I just finished the first leg of my elective at Groote Schuur Hospital and I'm currently en route to Kenyatta. 

This elective for me was an eye opener. I learnt so much and I got to appreciate a system that actually works unlike what we have back home. I've always known that when it comes to healthcare, Nigeria is still in the cradle. But being compared to what I saw at Groote Schuur, healthcare and even medical education in Nigeria is not even a foetus yet. A morula is more like it. 

Apart from some instances of racial prejudice, I had helluva time. I did procedures that I wouldn't have dreamt of doing until I become a house officer. Basic things like Blood collection, Lumbar Puncture, Setting up I/V lines, Pleural taps, ECGs, ABGs and blood cultures which are considered house officer duties back home. 
I was actively involved in patient care, clerking and formulating management plans, Patient counselling and so on. Unlike where I come from where I'm practically just an observer watching the doctors talk over my head. 

I got to appreciate;
-The patient record system that allows you look up patient information even from another hospital in the province. No issues of misplaced case note or the records staff are on strike. 
-Laboratory system that allows you request investigations on a monitor and then view the results when they come back in. Blood results, X-rays, CT scans and all sorts. Results come back within a few hours depending on how booked the lab is. You can also look up previous investigations that were done in other hospitals. All this instead of having the house officer/patient's relatives chase results up and down like headless goats. 


Above is a CT Angiogram of an Abdominal Aortic Aneurysm (Triple A). You don't get to see one everyday. 

-Ambulance/paramedic services that seemed effective enough. 
-Intercom system which is just so basic and makes things easy. Instead of sending people up and down to deliver messages, just make a simple phone call.  
-Response to consults. When you request a consult from another specialist, they respond in less than an hour to review the patient but back home requesting a consult is like applying for visa.  Especially when it comes to the surgeons. 
-Health Insurance. There was no issue of you have to deposit before we treat you. Or we need to put up a line so we have to send the family to buy cannulas, drugs, I/V fluids before anything can be done.  'Everything' was in place. I never observed out of pocket spending. 
-A referral system that works. This means patients don't present at the tertiary hospital with headaches. There's a hierarchy of referral from GPs to general hospitals and then tertiary hospitals. 
-Tap water. This may seem petty but in our wards and clinics we sometimes have to employ the use of buckets of water. During this elective, I was washing my hands like every 5 seconds that you wouldn't believe we don't have running water where I come from. 

At one point I told my friend Kafa that The Resuscitation area of the Emergency Room looks just like our ICU back home. I wondered what their ICU looked like. 

While I was busy appreciating the opportunity and bountifulness in the hospital that is Groote Schuur, then came another elective student from Austria who was totally appalled by the system there.
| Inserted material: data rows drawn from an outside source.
<file path="config.mk">
export PLATFORM = sky130hd
export DESIGN_NAME = cmd_fifo_writer
export DESIGN_NICKNAME = d
export VERILOG_FILES = /design/src/rtl/cmd_pkg.sv /design/src/rtl/flex_counter.sv /design/src/rtl/cmd_fifo_writer.sv
export SDC_FILE = /design/constraint.sdc
export NUM_CORES = 1
export LEC_CHECK = 0
export ABC_AREA = 1
export BUFFER_PORTS_ARGS = -buffer_cell sky130_fd_sc_hd__buf_2
export CORE_MARGIN = 3
export CORE_UTILIZATION = 49
export DETAILED_ROUTE_END_ITERATION = 6
export PLACE_DENSITY = 0.79
export SYNTH_ARGS = -nofsm -noshare
export SYNTH_HDL_FRONTEND = slang
export SYNTH_SLANG_ARGS = --single-unit
</file>
<file path="constraint.sdc">
create_clock -name write_clk -period 1.9 [get_ports write_clk]
set_input_delay 0.285 -clock write_clk [delete_from_list [all_inputs] [get_ports write_clk]]
set_output_delay 0.285 -clock write_clk [all_outputs]
set_load 0.05 [all_outputs]
</file>
<file path="src/rtl/cmd_pkg.sv">
`default_nettype none
// +----------------------------------------------------------------------+
// | cmd_pkg : shared types and sizes for the command FIFO write path      |
// | Revision: 1.0                                                         |
// +----------------------------------------------------------------------+
package cmd_pkg;

  typedef enum logic [1:0] {
    IDLE    = 2'd0,
    COLLECT = 2'd1,
    PUSH    = 2'd2
  } cmd_state_t;

  localparam int CMD_WIDTH     = 32;
  localparam int BYTES_PER_CMD = 4;

endpackage
`default_nettype wire

</file>
<file path="src/rtl/flex_counter.sv">
`default_nettype none
// +----------------------------------------------------------------------+
// | flex_counter : clearable up-counter, wraps to 0 after rollover_val    |
// | Revision: 1.0                                                         |
// +----------------------------------------------------------------------+
module flex_counter #(
  parameter int NUM_CNT_BITS = 4
) (
  input  logic                    clk,
  input  logic                    n_rst,
  input  logic                    clear,
  input  logic                    count_enable,
  input  logic [NUM_CNT_BITS-1:0] rollover_val,
  output logic [NUM_CNT_BITS-1:0] count_out
);

  logic [NUM_CNT_BITS-1:0] r_count;

  always_ff @(posedge clk) begin
    if (!n_rst) begin
      r_count <= '0;
    end else if (clear) begin
      r_count <= '0;
    end else if (count_enable) begin
      if (r_count == rollover_val) begin
        r_count <= '0;
      end else begin
        r_count <= r_count + 1'b1;
      end
    end
  end

  assign count_out = r_count;

endmodule
`default_nettype wire

</file>
<file path="src/rtl/cmd_fifo_writer.sv">
`default_nettype none
// +----------------------------------------------------------------------+
// | cmd_fifo_writer : packs 4 host bytes (LE) into a 32-bit FIFO command  |
// | Revision: 1.0                                                         |
// +----------------------------------------------------------------------+
module cmd_fifo_writer
  import cmd_pkg::*;
#(
  parameter int TIMEOUT_CYCLES = 255,
  parameter int COUNT_WIDTH    = 16
) (
  input  logic                   write_clk,
  input  logic                   n_rst,
  input  logic                   byte_valid,
  input  logic [7:0]             byte_data,
  output logic                   byte_ready,
  input  logic                   flush,
  input  logic                   fifo_full,
  output logic                   write_command,
  output logic [CMD_WIDTH-1:0]   write_data,
  output logic                   busy,
  output logic                   frame_error,
  output logic [COUNT_WIDTH-1:0] cmd_count
);

  localparam int c_TO_W = $clog2(TIMEOUT_CYCLES + 1);

  localparam logic [1:0] c_ST_IDLE    = IDLE;
  localparam logic [1:0] c_ST_COLLECT = COLLECT;
  localparam logic [1:0] c_ST_PUSH    = PUSH;

  localparam logic [1:0]             c_LAST_IDX = 2'(BYTES_PER_CMD - 1);
  localparam logic [c_TO_W-1:0]      c_TO_ROLL  = c_TO_W'(TIMEOUT_CYCLES);
  localparam logic [c_TO_W-1:0]      c_TO_LAST  = c_TO_W'(TIMEOUT_CYCLES - 1);
  localparam logic [COUNT_WIDTH-1:0] c_CNT_MAX  = '1;

  logic [1:0]           r_state;
  logic [1:0]           r_index;
  logic [CMD_WIDTH-1:0] r_data;
  logic                 r_frame_error;

  logic              w_in_collect;
  logic              w_accept;
  logic              w_timeout;
  logic              w_leave_collect;
  logic              w_to_clear;
  logic [c_TO_W-1:0] w_to_count;

  assign w_in_collect  = (r_state == c_ST_COLLECT);
  assign byte_ready    = ((r_state == c_ST_IDLE) || w_in_collect) && !flush;
  assign w_accept      = byte_valid && byte_ready;
  assign write_command = (r_state == c_ST_PUSH) && !fifo_full;

  // The edge on which the idle count would reach TIMEOUT_CYCLES is the timeout edge.
  assign w_timeout       = w_in_collect && !flush && !w_accept && (w_to_count == c_TO_LAST);
  assign w_leave_collect = w_in_collect &&
                           (flush || w_timeout || (w_accept && (r_index == c_LAST_IDX)));
  assign w_to_clear      = w_accept || w_leave_collect;

  flex_counter #(
    .NUM_CNT_BITS (c_TO_W)
  ) u_timeout_cnt (
    .clk          (write_clk),
    .n_rst        (n_rst),
    .clear        (w_to_clear),
    .count_enable (w_in_collect),
    .rollover_val (c_TO_ROLL),
    .count_out    (w_to_count)
  );

  flex_counter #(
    .NUM_CNT_BITS (COUNT_WIDTH)
  ) u_cmd_cnt (
    .clk          (write_clk),
    .n_rst        (n_rst),
    .clear        (1'b0),
    .count_enable (write_command),
    .rollover_val (c_CNT_MAX),
    .count_out    (cmd_count)
  );

  always_ff @(posedge write_clk) begin
    if (!n_rst) begin
      r_state       <= c_ST_IDLE;
      r_index       <= 2'd0;
      r_data        <= '0;
      r_frame_error <= 1'b0;
    end else begin
      r_frame_error <= 1'b0;
      case (r_state)
        c_ST_IDLE: begin
          if (w_accept) begin
            r_state <= c_ST_COLLECT;
            r_index <= 2'd1;
            r_data  <= {{(CMD_WIDTH-8){1'b0}}, byte_data};
          end
        end
        c_ST_COLLECT: begin
          if (flush) begin
            r_state <= c_ST_IDLE;
            r_index <= 2'd0;
            r_data  <= '0;
          end else if (w_accept) begin
            r_data[{r_index, 3'b000} +: 8] <= byte_data;
            if (r_index == c_LAST_IDX) begin
              r_state <= c_ST_PUSH;
              r_index <= 2'd0;
            end else begin
              r_index <= r_index + 2'd1;
            end
          end else if (w_timeout) begin
            r_state       <= c_ST_IDLE;
            r_index       <= 2'd0;
            r_data        <= '0;
            r_frame_error <= 1'b1;
          end
        end
        // A complete word is never dropped: flush has no effect here.
        c_ST_PUSH: begin
          if (write_command) begin
            r_state <= c_ST_IDLE;
          end
        end
        default: begin
          r_state <= c_ST_IDLE;
          r_index <= 2'd0;
        end
      endcase
    end
  end

  assign write_data  = r_data;
  assign busy        = (r_state != c_ST_IDLE);
  assign frame_error = r_frame_error;

endmodule
`default_nettype wire

</file>
-- Yosys cells after proc, flatten, opt, wreduce, memory -nomap -nowiden
Cells that the tools add are included.
- shift-type cells: 2
- multiplexer cells: 20
- equal/unequal tests: 10
- add/subtract/negate cells: 4
- reductions and logical operators: 23
- bitwise operators: 3
- operators with widths (cell ; count):
    $mux W32 ; 4
    $pmux W32 S2 ; 1
    $bwmux W32 ; 1
    $shift A8 B7 Y32 const A ; 1
    $shiftx A8 B7 Y32 ; 1
    $mux W2 ; 9
    $add A16 B1 Y16 const B ; 1
    $eq A16 B16 Y1 const B ; 1
    $eq A8 B8 Y1 const B ; 2
    $mux W16 ; 1
    $pmux W2 S3 ; 2
    $add A8 B1 Y8 const B ; 1
    $logic_and A1 B1 Y1 ; 8
    $mux W8 ; 1
    $neg A5 Y7 ; 1
    $reduce_and A3 Y1 ; 2
    $eq A2 B2 Y1 const B ; 2
    $logic_or A1 B1 Y1 ; 4
    $ne A2 B2 Y1 const B ; 2
    $ne A4 B2 Y1 const B ; 1
    $ne A4 B3 Y1 const B ; 1
    $reduce_and A4 Y1 ; 1
    $reduce_bool A2 Y1 ; 2
    $reduce_or A4 Y1 ; 1
    other kinds (7) ; 11
- output and inout bits: 52
- register bits: 61
- bits of input ports: 13
- logic and storage cells: 68

-- Logic depth before layout (Yosys ltp)
Gate-level depths: netlist of the first run.
- depth after elaboration: 12
- depth in mapped cells: 11
- gate-level depth less buffers: 11

-- Cells and area by module
A second synthesis of the first run with hierarchy kept.
- cells, all modules: 659
- area total of the unflattened synthesis: 3906.2 um^2
- modules (own cells, without submodules) (module ; sequential area each (um^2) ; instances ; cells an instance ; area an instance (um^2)):
    cmd_fifo_writer ; 740.7 ; 1 ; 355 ; 2163.3
    flex_counter (u_cmd_cnt) ; 320.3 ; 1 ; 211 ; 1184.9
    flex_counter (u_timeout_cnt) ; 160.2 ; 1 ; 93 ; 558.0

-- Worst setup path after synthesis of the first run
No wires, ideal clock.
- kind: reg-to-reg
- from: register r_index[0]
- to: register r_data[30] (netlist: write_data[30])
- cell stages (with the launch flop): 9
- required time: 1.829 ns
- clock period less this slack: 1.954 ns
- path buffers: 2
- slack: -0.054 ns
- setup time: 0.071 ns
- arrival time: 1.883 ns
- path through: dfxtp_1 > clkbuf_1 > inv_1 > ha_1 > or2_2 > clkbuf_1 > nor2_1 > nand3_1 > a21oi_1
- longest elaborated chain between the ends: 6
- elaborated cells on any way between the ends: 7
- those cells by class: add/sub: 1; shift: 2; mux: 4
- RTL lines (element ; line ; source):
    from (decl) ; cmd_fifo_writer.sv:38 ; logic [1:0] r_index;
    from (signal assigned) ; cmd_fifo_writer.sv:109 ; r_index <= r_index + 2'd1;
    $neg A5 Y7 * ; cmd_fifo_writer.sv:104 ; r_data[{r_index, 3'b000} +: 8] <= byte_data;
    $shiftx A8 B7 Y32 or $shift A8 B7 Y32 (tied branches) ; cmd_fifo_writer.sv:104 ;
    $bwmux W32 * ; cmd_fifo_writer.sv:104 ;
    $mux W32 * ; cmd_fifo_writer.sv:103 ; end else if (w_accept) begin
    $mux W32 * ; cmd_fifo_writer.sv:99 ; if (flush) begin
    $pmux W32 S2 * ; cmd_fifo_writer.sv:90 ; case (r_state)
    to (signal assigned) ; cmd_fifo_writer.sv:95 ; r_data <= {{(CMD_WIDTH-8){1'b0}}, byte_data};
    to (signal, indexed assignment) ; cmd_fifo_writer.sv:104 ;
    to (decl) ; cmd_fifo_writer.sv:39 ; logic [CMD_WIDTH-1:0] r_data;
Every way passes the cells marked *; elsewhere a longest branch is shown, timed or not.
A chain may end at the register's enable or synchronous reset.

-- Final worst setup path of the first run
- from: register r_state[1]
- to: output write_command
- longest elaborated chain between the ends: 2
- RTL lines (element ; line ; source):
    from (decl) ; cmd_fifo_writer.sv:37 ; logic [1:0] r_state;
    from (signal assigned) ; cmd_fifo_writer.sv:84 ; r_state <= c_ST_IDLE;
    from (signal assigned) ; cmd_fifo_writer.sv:93 ; r_state <= c_ST_COLLECT;
    from (signal assigned) ; cmd_fifo_writer.sv:100 ; r_state <= c_ST_IDLE;
    $eq A2 B2 Y1 ; cmd_fifo_writer.sv:52 ; assign write_command = (r_state == c_ST_PUSH) && !fifo_full;
    $logic_and A1 B1 Y1 ; cmd_fifo_writer.sv:52 ;
    to (decl) ; cmd_fifo_writer.sv:19 ; output logic write_command,
Every way passes these cells.

==> reports/results.ini, run 1 <==
[status]
status = complete, no violations

[synth]
syn_area_per_cell_um2 = 6.82
netlist-cell-type-count = 39
synth-edff-count = 0
synth.largest_area_cell = dfxtp_1
ys_seq_area_share_pct = 38.3
synth.top_cells.by_area = dfxtp_1 38%, nand2_1 15%, nor2_1 9.2%, inv_1 5.9%, a21oi_1 5.0%
synth_top_cell_area_share_pct = 38.3
synth_area_um2 = 3190
ys.flop_type = dfxtp_1
synth-seq-cells = 61
syn_nets = 489
synth-async-reset-ratio_pct = 0
syn_inst = 467
ys_warn_count = 0

[setup_path]
path_buf_inv = 2
cp_slowest_cell = dfxtp_2
r2r_slack_ps = 240
critPathMaxStageDelay_ps = 440
cp-end-kind = primary output
start_kind = flip-flop
path_cells = inv_2 -> nor3_4 -> buf_4
critPathKind = reg2out
crit_fanout = 7
required_ps = 1620
cp_top_family = flip-flops
worst_ep_arrival_time_ps = 1460

[drt]
wl_mm = 7.52
wl_per_cell_um = 12.1
firstDrtPassIters = 4
drtAntennaViolNets = 0
drc = 0
dr.first_iter.drc_count = 168
vias_per_cell = 5.00
vias = 3095

[power_and_ir_drop]
p_per_area_nw_per_um2 = 861
peakVddDrop_uv = 608
total_power_w = 0.00330
leakagePower_nw = 1.74

[run]
maxCapViolations = 0

[sta]
finalMaxSlewViolations = 0
finalCritPeriodShare_pct = 91.6
finalClockSkew_ps = 7.04
relSlewSlack_pct = 76.0
rsz0062_at_grt = no
timing.setup.tns_ps = 0
tightest_slew_ps = 360
max_freq_mhz = 575
finalHoldViolCount = 0
hold_ws_ps = 232
period_minus_slack_ps = 1740
setup_viol = 0
fin_ws_ps = 160

[cells_and_area]
drive_above_1_share_pct = 20.4
nets = 561
final_cell_mix = 124 x nand2_1, 78 x nor2_1, 63 x buf_2
antenna_cells = 0
final.fill_count = 555
area_delta_synth_final_pct = 20.2
seqCellArea_um2 = 1220
multiInputGateArea_um2 = 1700
stdcell_count = 619
final_common_cell = nand2_1

[floorplanning]
ios = 65
row_count = 28
initial_core_util_pct = 52.3
die-height_um = 86.6
core_area_um2 = 6100
die_width_um = 86.6
fp.dieArea_um2 = 7510

[placed_design]
dp.cells = 603
gp_congestion = 0.918
place_ws_ps = 288
port_buffers = 64
dpl.hpwl_mm = 5.74

[clock_tree]
clk_pin_slew_ps = 70
tritoncts = built
cts_setup_buffers = 0
clk-insertion-delay-late_ps = 340
cts_resized = 1
h-tree-depth = 3
cts_inserted_buffers = 9
cts_sinks = 61
clockBufferDepth = 2
holdBufCountCts = 0
clk_root_buffer_cell = clkbuf_8

[global_routing]
grt_overflow_total = 0
grt_usage_pct = 21.2
grt_max_degree = 23
grt_pass1_vias = 2906
grt_pass1_wl_mm = 12.7
antenna_found_initial = 0

[worst_hold_path]
hold_path_class = in2reg

[power breakdown]
| group | total (W) | internal, W | switching [W] |
|---|---|---|---|
| Sequential | 0.00136 | 0.00133 | 0.0000303 |
| Combinational | 0.000642 | 0.000167 | 0.000475 |
| Clock | 0.00129 | 0.000806 | 0.000487 |
[synthesized netlist by cell type (4+ instances only)]
cell      count
nand2_2       4
ha_1          9
dfxtp_1      61
nor3_1       19
clkbuf_1      7
a21oi_1      32
nand3_1      30
o21ai_0       6
nand4_1       5
nand2_1     124
xor2_1        7
nor2_1       78
inv_1        50
[final timing paths]
check,startpoint,end,cells past startpoint
worst max-delay path,r_state[1],write_command,3
worst min-delay path,byte_data[6],write_data[6],3
worst max register to register,r_index[1],write_data[2],9
worst min register to register,write_data[27],write_data[27],2
[logic make-up after synthesis]
logic type / synth area share [%]
xor gates and xnor gates: 2.20
AOI/OAI and AO/OA: 7.93
DFF: 38.3
adders and majority gates: 3.53
buffers and inverters: 8.21
and+or+nand+nor: 39.8
[metal layers]
| metal | up-vias | track usage (%) | wire length (um) |
|---|---|---|---|
| met3 | 14 | 5.13 | 424 |
| met1 | 1392 | 24.1 | 3310 |
| met2 | 72 | 37.0 | 3650 |
| li1 | 1617 | - | - |
| met4 | 0 | 10.1 | 136 |
| met5 | - | 0 | 0 |
[tightest hold or removal path: cells and delay by family]
family	cells	cell delay, ps
AO/OA/AOI/OAI	1	60
AND/OR/NAND/NOR	1	70
buffers and inverters	1	120
[final cells by class]
type | instances | share of cell area, %
sequential | 61 | 31.9
multi-input combinational | 341 | 44.5
clock inverter | 4 | 1.83
clock buffer | 12 | 4.05
timing repair buffer | 72 | 9.99
inverter | 54 | 5.29
tap | 75 | 2.45
[sequential cells by signal (all words and copies together), names as in the netlist]
register / flops
u_cmd_cnt.count_out: 16
u_timeout_cnt.count_out: 8
frame_error: 1
write_data: 32
r_state: 2
r_index: 2
[through the flow]
| stage | cell area, um2 | util (%) |
|---|---|---|
| after global routing | 3830 | 62.8 |
| after CTS | 3830 | 62.8 |
| after floorplan | 3190 | - |
| final | 3830 | 62.8 |
| after global placement | 3600 | 59.1 |
| after detailed placement | 3600 | 59.1 |
Power figures use the tool's default switching activity.
==> inputs of run 2 (changes only) <==
--- a/config.mk
+++ b/config.mk
@@ -11,6 +11,7 @@
 export CORE_UTILIZATION = 49
 export DETAILED_ROUTE_END_ITERATION = 6
 export PLACE_DENSITY = 0.79
+export RECOVER_POWER = 100
 export SYNTH_ARGS = -nofsm -noshare
 export SYNTH_HDL_FRONTEND = slang
 export SYNTH_SLANG_ARGS = --single-unit
==> run 2 against run 1 <==
Die area stayed put. Utilization is 1.7 points lower. Design area is 2.6% lower.
==> reports/results.ini, run 2 (synthesis gave the netlist of run 1 again) <==
[global_routing]
grt_overflow_total = 0  ; unchanged
grt_pass1_wl_mm = 12.7  ; unchanged
antenna_found_initial = 0  ; unchanged
grt_usage_pct = 21.2  ; unchanged
grt_max_degree = 23  ; unchanged
grt_pass1_vias = 2906  ; unchanged

[clock_tree]
holdBufCountCts = 0  ; unchanged
clk_pin_slew_ps = 70  ; about the same
clockBufferDepth = 2  ; unchanged
h-tree-depth = 3  ; unchanged
cts_inserted_buffers = 9  ; unchanged
cts_sinks = 61  ; unchanged
clk-insertion-delay-late_ps = 350  ; about the same
clk_root_buffer_cell = clkbuf_8
tritoncts = built

[cells_and_area]
stdcell_count = 619  ; unchanged
largest_reg_flops = 32  ; unchanged
final_util_pct = 61.2  ; -1.7 points
final_cell_mix = 124 x nand2_1, 79 x nor2_1, 60 x dfxtp_1
final_common_cell = nand2_1
nets = 561  ; unchanged
antenna_cells = 0  ; unchanged
area_delta_synth_final_pct = 17.0
drive_above_1_share_pct = 10.1  ; -10 points

[drt]
drtAntennaViolNets = 0  ; unchanged
drc = 0  ; unchanged
wl_mm = 7.57  ; +0.67%
vias = 3099  ; +0.13%
firstDrtPassIters = 4  ; unchanged
vias_per_cell = 5.01  ; +0.13%
wl_per_cell_um = 12.2  ; +0.67%
dr.first_iter.drc_count = 163  ; -3.0%

[floorplanning]
core_area_um2 = 6100  ; unchanged
die-height_um = 86.6  ; unchanged
fp.dieArea_um2 = 7510  ; unchanged
ios = 65  ; unchanged
die_width_um = 86.6  ; unchanged
row_count = 28  ; unchanged
initial_core_util_pct = 52.3  ; unchanged

[placed_design]
dpl.hpwl_mm = 5.74  ; unchanged
dp.cells = 603  ; unchanged
gp_congestion = 0.918  ; unchanged
port_buffers = 64  ; unchanged

[sta]
setup_viol = 0  ; unchanged
finalMaxSlewViolations = 0  ; unchanged
tightest_slew_ps = 645  ; +285 ps
finalCritPeriodShare_pct = 92.9  ; +1.3 points
timing.setup.tns_ps = 0  ; unchanged
finalHoldViolCount = 0  ; unchanged
max_freq_mhz = 566  ; -1.4%
relSlewSlack_pct = 57.2  ; -19 points
rsz0062_at_grt = no
finalClockSkew_ps = 6.87  ; -0.165 ps
period_minus_slack_ps = 1770  ; +25.6 ps

[power_and_ir_drop]
p_per_area_nw_per_um2 = 879  ; +2.1%
peakVddDrop_uv = 599  ; -1.5%
leakagePower_nw = 1.52  ; -13%

[setup_path]
crit_fanout = 7  ; unchanged
r2r_slack_ps = 210  ; -30 ps
cp_slowest_cell = dfxtp_2
crit_start = r_state[1]
path_cells = inv_2 -> nor3_4 -> buf_2
reg2reg_from = r_state[0]
worst_ep_arrival_time_ps = 1480  ; +20 ps
critPathKind = reg2out
critPathMaxStageDelay_ps = 410  ; -30 ps
required_ps = 1620  ; about the same
start_kind = flip-flop
cp-end-kind = primary output

[run]
maxCapViolations = 0  ; unchanged

[status]
status = complete, no violations

[worst_hold_path]
min-delay-start = byte_data[6]
hold_path_class = in2reg

==> run 2: cell count changes in the layout (fill, tap and decap cells not counted), sizes merged <==
cell    change
buf        -52
clkbuf     +52
==> run 2: worst paths after layout <==
| path | end | cells past startpoint |
|---|---|---|
| setup / recovery | write_command | 3 |
| hold / removal | write_data[6] | 3 |
| setup reg to reg | u_timeout_cnt.count_out[3] | 7 |
| hold reg to reg | write_data[25] | 2 |
==> run 2: layer usage <==
metal	vias to the layer above	GRT usage (%)	routed length [um]	part of all wire (%)
li1	1620	-	-	-
met1	1383	24.1	3310	44
met3	13	5.13	478	6.3
met4	0	10.1	132	1.7
met5	-	0	0	0
met2	83	37.0	3640	48
==> run 2: stage by stage <==
stage	worst slack [ps]	power, W	area, um2	hold WS (ps)
after floorplan	71.7	0.00190	3190	423
after global placement	327	0.00203	3600	450
after detailed placement	288	0.00203	3600	451
after CTS	20.4	0.00333	3830	217
after global routing	48.9	0.00342	3730	233
final	134	0.00328	3730	231
==> run 2: power breakdown <==
group | leakage (nW) | internal [W] | switching [W]
Combinational | 0.907 | 0.000147 | 0.000472
Clock | 0.116 | 0.000805 | 0.000489
Sequential | 0.495 | 0.00133 | 0.0000312
==> run 2: cell type report <==
cell class                      instances  area (um2)
Clock inverter                          4        70.1
Timing Repair Buffer                   72         314
Fill cell                             595        2370
Multi-Input combinational cell        341        1670
Clock buffer                           12         155
Sequential cell                        61        1220
Inverter                               54         203
Tap cell                               75        93.8
==> run 2: repair_timing <==
| item | 4_1_cts | 5_1_grt |
|---|---|---|
| endpoints found under the setup margin | 1 | 1 |
| resized for setup | 1 | 1 |
| buffers inserted | 0 | 0 |
==> run 2: critical path: cells and delay by family (launching register included) <==
family	cells	cell delay, ps
flip-flops	1	410
buffers and inverters	2	430
AND/OR/NAND/NOR	1	290
==> inputs of run 3 (changes only) <==
==> constraint.sdc (replaced) <==
create_clock -name write_clk -period 1.9 [get_ports write_clk]
set_input_delay 0.285 -clock write_clk [delete_from_list [all_inputs] [get_ports write_clk]]
set_output_delay 0.285 -clock write_clk [all_outputs]
set_load 0.02 [all_outputs]
==> run 3 against run 2 <==
Die area is the same. Sequential cell count is the same. Via count grew 0.48%. Largest power group is now clock. Largest cell class unchanged. Non-clock buffer count shrank 2. Critical path depth is the same. Critical path type unchanged.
She sometimes went; "It's really difficult when you don't have all the right things to work with you know?" Just because she didn't find something inconsequential  like a basket to put her blood collection kit in. She also felt that she wasn't getting enough procedures to do. You see, one man's heaven is another's dustbin. 

With this, I'm wondering how our leaders manage to sleep at night after going abroad and seeing how their health systems  work and not even try to improve what we have. Instead our hospitals just get crippled-er and crippled-er; Plagued by incessant strikes and corruption. 

I just pray change comes to Nigeria soon enough and I'm more convinced now than ever that I want to be part of the change in the health sector. -Even though I'm lazy.

PS: Discussing the students and doctors will be a topic for another day. 

Also, to medical students: if you're ever looking to do an elective, I suggest you do it in Emergency Medicine/Trauma you get to see many diverse cases, learn how to manage them and get to do more procedures.